One day while I was out for lunch, I ordered a cup of black tea with a slice of lime. I don’t like the way tea is made with bags in lukewarm water with some indifferent milk thrown in at the last moment. So, I specified – really hot water only please! And they obliged. Served in the cutest little teapot nestled over a cup, was my tea. I loved that little teapot. I asked them where I could get one like that. Many months later I happened upon something similar but far more delicate – in Mysore. So I got two of them and came home happy.
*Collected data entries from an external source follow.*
===== src/rtl/sv_uart_baud.sv =====
// Bit-period counter with half- and full-period strobes; shared by rx and tx.
module sv_uart_baud (
  input  logic        clk_i,
  input  logic        rst_i,
  input  logic        clr_i,
  input  logic        en_i,
  input  logic [15:0] div_i,
  output logic        half_o,
  output logic        full_o
);
  logic [15:0] cnt_q, cnt_d;
  logic [15:0] half_thr, full_thr;

  assign half_thr = {1'b0, div_i[15:1]} - 16'd1;
  assign full_thr = div_i - 16'd1;

  // >= rather than == so a divider lowered mid-frame hits at the next compare
  assign half_o = en_i && (cnt_q >= half_thr);
  assign full_o = en_i && (cnt_q >= full_thr);

  always_comb begin
    cnt_d = cnt_q;
    if (clr_i)     cnt_d = '0;
    else if (en_i) cnt_d = cnt_q + 16'd1;
  end

  always_ff @(posedge clk_i) begin
    if (rst_i) cnt_q <= '0;
    else       cnt_q <= cnt_d;
  end
endmodule


===== src/rtl/sv_uart_rx.sv =====
// UART receiver: mid-bit sampling, stop-bit check, AXI-stream output with overrun drop.
module sv_uart_rx
  import sv_uart_pkg::*;
#(
  parameter int DATA_WIDTH = UART_DATA_WIDTH,
  parameter int STOP_BITS  = UART_STOP_BITS
) (
  input  logic                  iclk,
  input  logic                  irst,
  input  logic                  irx,
  input  logic [15:0]           idivider,
  output logic [DATA_WIDTH-1:0] m_axis_tdata,
  output logic                  m_axis_tvalid,
  input  logic                  m_axis_tready,
  output logic                  oframe_err,
  output logic                  ooverrun
);
  localparam int BCW = $clog2(DATA_WIDTH + STOP_BITS + 1);

  uart_state_e           state_q, state_d;
  logic [1:0]            sync_q;
  logic                  prev_q;
  logic                  rx_s;
  logic [BCW-1:0]        bit_cnt_q, bit_cnt_d;
  logic [DATA_WIDTH-1:0] shift_q, shift_d;
  logic                  stop_ok_q, stop_ok_d;
  logic [DATA_WIDTH-1:0] tdata_q, tdata_d;
  logic                  tvalid_q, tvalid_d;
  logic                  ferr_q, ferr_d;
  logic                  ovr_q, ovr_d;
  logic                  baud_clr, baud_en, half_hit, full_hit;
  logic                  deliver, frame_bad, last_ok;

  assign rx_s = sync_q[1];

  sv_uart_baud u_baud (
    .clk_i  (iclk),
    .rst_i  (irst),
    .clr_i  (baud_clr),
    .en_i   (baud_en),
    .div_i  (idivider),
    .half_o (half_hit),
    .full_o (full_hit)
  );

  assign last_ok = stop_ok_q & rx_s;

  always_comb begin
    state_d   = state_q;
    bit_cnt_d = bit_cnt_q;
    shift_d   = shift_q;
    stop_ok_d = stop_ok_q;
    baud_clr  = 1'b0;
    baud_en   = (state_q != ST_IDLE);
    deliver   = 1'b0;
    frame_bad = 1'b0;
    case (state_q)
      ST_IDLE: begin
        // prev_q only rises once the line is high, so a break cannot re-trigger
        if (prev_q && !rx_s) begin
          state_d  = ST_START;
          baud_clr = 1'b1;
        end
      end
      ST_START: begin
        if (half_hit) begin
          baud_clr  = 1'b1;
          bit_cnt_d = '0;
          state_d   = rx_s ? ST_IDLE : ST_DATA;
        end
      end
      ST_DATA: begin
        if (full_hit) begin
          baud_clr = 1'b1;
          shift_d  = DATA_WIDTH'({rx_s, shift_q} >> 1);
          if (bit_cnt_q == BCW'(DATA_WIDTH - 1)) begin
            state_d   = ST_STOP;
            bit_cnt_d = '0;
            stop_ok_d = 1'b1;
          end else begin
            bit_cnt_d = bit_cnt_q + BCW'(1);
          end
        end
      end
      ST_STOP: begin
        if (full_hit) begin
          baud_clr  = 1'b1;
          stop_ok_d = last_ok;
          if (bit_cnt_q == BCW'(STOP_BITS - 1)) begin
            state_d   = ST_IDLE;
            deliver   = last_ok;
            frame_bad = !last_ok;
          end else begin
            bit_cnt_d = bit_cnt_q + BCW'(1);
          end
        end
      end
      default: state_d = ST_IDLE;
    endcase
    if (!div_ok(idivider)) begin
      state_d   = ST_IDLE;
      baud_en   = 1'b0;
      deliver   = 1'b0;
      frame_bad = 1'b0;
    end
  end

  always_comb begin
    tdata_d  = tdata_q;
    tvalid_d = tvalid_q;
    ferr_d   = frame_bad;
    ovr_d    = 1'b0;
    if (tvalid_q && m_axis_tready) tvalid_d = 1'b0;
    if (deliver) begin
      if (!tvalid_q || m_axis_tready) begin
        tdata_d  = shift_q;
        tvalid_d = 1'b1;
      end else begin
        ovr_d = 1'b1;
      end
    end
  end

  always_ff @(posedge iclk) begin
    if (irst) begin
      state_q   <= ST_IDLE;
      sync_q    <= 2'b11;
      prev_q    <= 1'b1;
      bit_cnt_q <= '0;
      shift_q   <= '0;
      stop_ok_q <= 1'b0;
      tdata_q   <= '0;
      tvalid_q  <= 1'b0;
      ferr_q    <= 1'b0;
      ovr_q     <= 1'b0;
    end else begin
      state_q   <= state_d;
      sync_q    <= {sync_q[0], irx};
      prev_q    <= rx_s;
      bit_cnt_q <= bit_cnt_d;
      shift_q   <= shift_d;
      stop_ok_q <= stop_ok_d;
      tdata_q   <= tdata_d;
      tvalid_q  <= tvalid_d;
      ferr_q    <= ferr_d;
      ovr_q     <= ovr_d;
    end
  end

  assign m_axis_tdata  = tdata_q;
  assign m_axis_tvalid = tvalid_q;
  assign oframe_err    = ferr_q;
  assign ooverrun      = ovr_q;
endmodule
Much like many of my impulse buys, this too stayed in my crockery cabinet because it was too ‘nice’. I buy pretty things and then never dare to use it. I suspect I got this characteristic genetically since my mother has a ton of stuff she got for the house in Kerala thirty years ago which is now in bad shape; much like the house itself which stands forlorn in its neglect. I decided today that I was going to change. I didn’t need so much stuff. I would follow the Japanese de-cluttering queen’s example and keep only things that would ‘spark joy’. So I pulled out my teapot-cup and measured some organic stuff flavoured with ginger into my teapot which was first rinsed with warm water. I take pictures of the little pot much to my daughter’s amusement and silent mumblings of “Its about time Amma”. I sit down and pour myself a cup and try to look serene for that is not my natural look I assure you.

I take one sip and its all wrong. The organic whatchamacallit was bitter or rather it left a bitter aftertaste. The cup while pretty, did not have the right balance so it was not easy to drink out of it. I felt no joy. Back went the teapot-cup in its nook in the cabinet. I apologized to my chipped cup and had my tea with a simple breakfast – in that very cup.

So what did I learn today? I didn’t need something fancy to drink in. Having a pretty thing doesn’t necessarily spark joy. I like chipped cups that feel right in my hands – that warm me up on chilly mornings – that let me treat them any which way I want depending on my mood and continue to be there for me because they know how much I love them.

Always the new attracts us and promises us that it will make us happy. For a fleeting moment, we believe that in possessing it, we will have something we have not had before. The truth is that you already have everything that you need to be content (reasonably so at least). Adding mere things will not change anything. If you cannot be happy with what you have, the chances are that you will not be happy with anything more either. So I shall stick to my chipped mug of happiness – what’s your chipped mug trying to tell you today?